(Exercise brief): Look below for the line holding "x12_p7 <= x12;" and the line holding "flip-flop | flip-flop |". Repeat those two and everything between, exactly.

(The records):
This is an optimization exercise on Yosys and OpenROAD, whose aim is small area, not a production implementation.
At most, simulation tests tie the RTL to the original design; equivalence was not proved.

==> run a: inputs <==
## cordic_rotation_top
module cordic_rotation_top(
    input clk, input nreset, input enable,
    input signed [15:0] x_vec_in, input signed [15:0] y_vec_in,
    input [19:0] target_angle,
    output wire signed [15:0] x_vec_out, output wire signed [15:0] y_vec_out,
    output reg done);
make LEC_CHECK=0 ABC_AREA=1 CAP_MARGIN=20 CORE_MARGIN=2 CORE_UTILIZATION=40 PLACE_DENSITY=0.6 SLEW_MARGIN=20 finish   # period 6.0 ns
run.sh (not shown) runs the stock make flow with config.mk's settings and CLKGATE_MAP_FILE= SYNTH_SCRIPT=/design/flow/synth_recipe.tcl, a recipe that flattens the netlist after the stock synthesis.
==> run b (differences from run a) <==
- CORE_UTILIZATION: 40 -> 60
- CTS_BUF_LIST: unset -> sky130_fd_sc_hd__clkbuf_4 sky130_fd_sc_hd__clkbuf_8
- PLACE_DENSITY: 0.6 -> 0.7
==> run c (differences from run a) <==
--- a/flow/design.v
+++ b/flow/design.v
@@ -171,32 +171,32 @@
     reg [15:0] y14_p8;
     reg [0:0] dd14_p8;
     wire [15:0] ysh14;
     wire [15:0] xsh14;
     wire [15:0] yop14;
     wire [15:0] xop14;
     wire [15:0] x15;
     wire [15:0] y15;
+    reg [15:0] x15_p9;
     wire [23:0] mxa;
     wire [23:0] mxb;
     wire [23:0] mx5;
     wire [23:0] mxc;
     wire [23:0] mxd;
     wire [23:0] mx155;
     wire [15:0] mxo;
-    reg [15:0] mxo_p9;
+    reg [15:0] y15_p9;
     wire [23:0] mya;
     wire [23:0] myb;
     wire [23:0] my5;
     wire [23:0] myc;
     wire [23:0] myd;
     wire [23:0] my155;
     wire [15:0] myo;
-    reg [15:0] myo_p9;
     reg [8:0] vld;
     assign t_ge4 = $signed(target_angle) >= $signed(20'h04000);
     assign t_geC = $signed(target_angle) >= $signed(20'h0C000);
     assign t_le4 = $signed(target_angle) <= -$signed(20'h04000);
     assign t_leC = $signed(target_angle) <= -$signed(20'h0C000);
     assign negv = (t_ge4 & ~t_geC) | (t_le4 & ~t_leC);
     assign tpre = t_ge4 ? (t_geC ? target_angle - 20'h10000 : target_angle - 20'h08000) : t_le4 ? (t_leC ? target_angle + 20'h10000 : target_angle + 20'h08000) : target_angle;
     assign big_pos = $signed(tpre) > $signed(20'd18177);
@@ -321,32 +321,32 @@
     assign x14 = x13 + yop13 + {15'd0,~dd13_p7};
     assign y14 = y13 + xop13 + {15'd0,dd13_p7};
     assign ysh14 = $signed(y14_p8) >>> 14;
     assign xsh14 = $signed(x14_p8) >>> 14;
     assign yop14 = ysh14 ^ {16{~dd14_p8}};
     assign xop14 = xsh14 ^ {16{dd14_p8}};
     assign x15 = x14_p8 + yop14 + {15'd0,~dd14_p8};
     assign y15 = y14_p8 + xop14 + {15'd0,dd14_p8};
-    assign mxa = {{8{x15[15]}},x15};
-    assign mxb = {{6{x15[15]}},x15,2'b00};
+    assign mxa = {{8{x15_p9[15]}},x15_p9};
+    assign mxb = {{6{x15_p9[15]}},x15_p9,2'b00};
     assign mx5 = mxa + mxb + {23'd0,1'b0};
     assign mxc = {mx5[18:0],5'b0};
     assign mxd = ~mx5;
     assign mx155 = mxc + mxd + {23'd0,1'b1};
     assign mxo = mx155[23:8];
-    assign mya = {{8{y15[15]}},y15};
-    assign myb = {{6{y15[15]}},y15,2'b00};
+    assign mya = {{8{y15_p9[15]}},y15_p9};
+    assign myb = {{6{y15_p9[15]}},y15_p9,2'b00};
     assign my5 = mya + myb + {23'd0,1'b0};
     assign myc = {my5[18:0],5'b0};
     assign myd = ~my5;
     assign my155 = myc + myd + {23'd0,1'b1};
     assign myo = my155[23:8];
-    assign x_vec_out = mxo_p9;
-    assign y_vec_out = myo_p9;
+    assign x_vec_out = mxo;
+    assign y_vec_out = myo;
     always @(posedge clk) begin
         q2_p1 <= q2;
         q4_p2 <= q4;
         q6_p3 <= q6;
         q8_p4 <= q8;
         q10_p5 <= q10;
         q12_p6 <= q12;
         q14_p7 <= q14;
@@ -376,18 +376,18 @@
         dd11_p6 <= dd11;
         x12_p7 <= x12;
         y12_p7 <= y12;
         dd12_p7 <= dd12;
         dd13_p7 <= dd13;
         x14_p8 <= x14;
         y14_p8 <= y14;
         dd14_p8 <= dd14;
-        mxo_p9 <= mxo;
-        myo_p9 <= myo;
+        x15_p9 <= x15;
+        y15_p9 <= y15;
     end
     always @(posedge clk) begin
         vld[0] <= nreset & enable;
         vld[1] <= nreset & vld[0];
         vld[2] <= nreset & vld[1];
         vld[3] <= nreset & vld[2];
         vld[4] <= nreset & vld[3];
         vld[5] <= nreset & vld[4];
==> notes.md <==
| item | run c | run b | run a |
|---|---|---|---|
| Result of the run | complete, but fails checks | complete, no violations | complete, no violations |
| Layout check failures | negative setup slack | - | - |
| Unrepaired setup endpoints after global routing | yes | - | yes |
| Timing endpoint of the critical path | y_vec_out[14] | mxo_p9[14]$_DFF_P_ | myo_p9[14]$_DFF_P_ |
| Share of final-layout standard cells stronger than drive strength 1 | 7.74% | 7.03% | 5.86% |
| Setup crit end kind | output port | flip-flop | flip-flop |
| Most frequent cell on the critical path | a21oi_2 | inv_1 | - |
| Inverters | 701 | 662 | 662 |
| Final setup margin | -81.8 ps | 275 ps | 342 ps |
| Met3 GRT Util | 1.79% | 3.32% | 2.13% |
| CTS Root Buffer Type | clkbuf_16 | clkbuf_8 | clkbuf_16 |
| Final-layout clock-cell area share | 3.72% | 4.00% | 4.31% |
| Initial standard-cell utilization of the core | 40.3% | 60.6% | 40.3% |
| Global-route met2 utilization | 31.2% | 41.5% | 29.3% |
| FF-to-FF path depth | 38 | 37 | 34 |
| Final Instance Area | 0.0403 mm² | 0.0392 mm² | 0.0397 mm² |
| Clock skew after layout | 20.2 ps | 33.9 ps | 34.4 ps |
| Overall via count from detail_route | 28200 | 27600 | 27200 |
Only the layout flow was run in run c; the RTL was not checked for function there.

[re-timing with driven ports]
The flow's constraints put no driver on any port. The routed layouts listed below were extracted and timed again, unchanged, in two steps. Step 1: set_driving_cell puts a clkbuf_16 on clk and a buf_2 on each other input, an assumption about the parent block. Step 2 moves the port delays by t, midway between the first and last clock arrival at a register: inputs arrive t later, outputs are due t later. That takes back most of the time a late clock gives input paths. a / b / c = ideal ports / drivers / drivers and shift; a / b = the first two.
| run | t (ns) | slack for setup (ns) | hold slack, ns | worst setup path at the end | worst data-port slew with drivers (ns) |
|---|---|---|---|---|---|
| run a | 0.680 | 0.342 / 0.342 / 0.081 | 0.324 / 0.324 / 0.324 | input to register | 0.06 |
| run b | 0.703 | 0.275 / 0.275 / 0.061 | 0.327 / 0.327 / 0.327 | input to register | 0.04 |
| run c | 0.643 | -0.082 / -0.142 / 0.088 | 0.327 / 0.327 / 0.327 | input to register | 0.05 |
The setup slack of run a, which loses most, moves by 0.000 ns with the drivers and by -0.261 ns with both steps.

(Answer to this task):
         x12_p7 <= x12;
         y12_p7 <= y12;
         dd12_p7 <= dd12;
         dd13_p7 <= dd13;
         x14_p8 <= x14;
         y14_p8 <= y14;
         dd14_p8 <= dd14;
-        mxo_p9 <= mxo;
-        myo_p9 <= myo;
+        x15_p9 <= x15;
+        y15_p9 <= y15;
     end
     always @(posedge clk) begin
         vld[0] <= nreset & enable;
         vld[1] <= nreset & vld[0];
         vld[2] <= nreset & vld[1];
         vld[3] <= nreset & vld[2];
         vld[4] <= nreset & vld[3];
         vld[5] <= nreset & vld[4];
==> notes.md <==
| item | run c | run b | run a |
|---|---|---|---|
| Result of the run | complete, but fails checks | complete, no violations | complete, no violations |
| Layout check failures | negative setup slack | - | - |
| Unrepaired setup endpoints after global routing | yes | - | yes |
| Timing endpoint of the critical path | y_vec_out[14] | mxo_p9[14]$_DFF_P_ | myo_p9[14]$_DFF_P_ |
| Share of final-layout standard cells stronger than drive strength 1 | 7.74% | 7.03% | 5.86% |
| Setup crit end kind | output port | flip-flop | flip-flop |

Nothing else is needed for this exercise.